水害後も変わらぬ荘厳さがただよう那智の滝
和歌山県は、昨年9月に起きた紀伊半島大水害の観光に対する長引く風評を払しょくしようと、官民を挙げたPRに力を入れている。被害を受けた道路や鉄道、観光施設は関係機関の尽力で、旅行者の受け入れに支障のない状態に復旧しているが、観光客の回復が伴わない地域がある。世界遺産の登録で知られる熊野三山、熊野古道などの周辺地域では、早期の観光需要の回復に懸命となっている。
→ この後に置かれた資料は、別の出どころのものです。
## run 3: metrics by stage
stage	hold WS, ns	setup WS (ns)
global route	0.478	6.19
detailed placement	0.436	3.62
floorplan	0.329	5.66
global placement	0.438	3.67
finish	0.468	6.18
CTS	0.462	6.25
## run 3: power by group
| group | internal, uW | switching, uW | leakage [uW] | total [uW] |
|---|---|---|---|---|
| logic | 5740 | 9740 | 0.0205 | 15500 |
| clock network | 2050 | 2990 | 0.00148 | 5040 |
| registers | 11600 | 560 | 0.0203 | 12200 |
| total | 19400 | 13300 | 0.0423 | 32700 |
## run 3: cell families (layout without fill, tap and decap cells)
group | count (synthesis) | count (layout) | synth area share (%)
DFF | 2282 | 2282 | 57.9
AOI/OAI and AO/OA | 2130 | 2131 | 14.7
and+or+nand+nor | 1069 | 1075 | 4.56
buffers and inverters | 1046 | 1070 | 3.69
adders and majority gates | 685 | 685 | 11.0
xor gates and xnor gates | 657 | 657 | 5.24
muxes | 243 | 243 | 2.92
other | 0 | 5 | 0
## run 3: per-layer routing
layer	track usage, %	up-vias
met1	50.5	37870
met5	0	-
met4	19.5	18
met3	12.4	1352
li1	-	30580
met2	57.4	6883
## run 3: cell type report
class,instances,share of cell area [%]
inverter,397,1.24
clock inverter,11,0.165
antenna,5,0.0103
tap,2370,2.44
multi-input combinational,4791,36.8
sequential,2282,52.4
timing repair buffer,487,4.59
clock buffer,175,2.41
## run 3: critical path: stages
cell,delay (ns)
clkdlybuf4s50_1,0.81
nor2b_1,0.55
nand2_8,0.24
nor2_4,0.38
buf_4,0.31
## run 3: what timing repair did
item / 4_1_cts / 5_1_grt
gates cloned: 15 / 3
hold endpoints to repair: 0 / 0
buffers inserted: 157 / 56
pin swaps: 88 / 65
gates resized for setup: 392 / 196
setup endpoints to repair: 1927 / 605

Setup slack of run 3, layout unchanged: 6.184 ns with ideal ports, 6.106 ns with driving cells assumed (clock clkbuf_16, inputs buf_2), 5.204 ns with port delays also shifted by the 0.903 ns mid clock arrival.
県は、年末年始(昨年12月30日〜今年1月3日)の主要観光地の観光動向を調査した。県全体の宿泊客数は前年同期比7.0%減。地域によってはさらに厳しく、熊野本宮大社がある田辺市本宮町は29.3%減、熊野那智大社がある那智勝浦町は16.7%減だった。年末年始の前後はさらに落ち込みが大きいとみられる。
田辺市本宮町、川湯温泉の老舗旅館、冨士屋は浸水被害で一時休館したが、昨年10月4日に再開した。冨士屋の小渕浩史社長は「施設も、道路も観光に問題はない。地域を挙げて熊野古道を生かした滞在プランも展開している。後はお客さまに来てもらうだけ」と語る。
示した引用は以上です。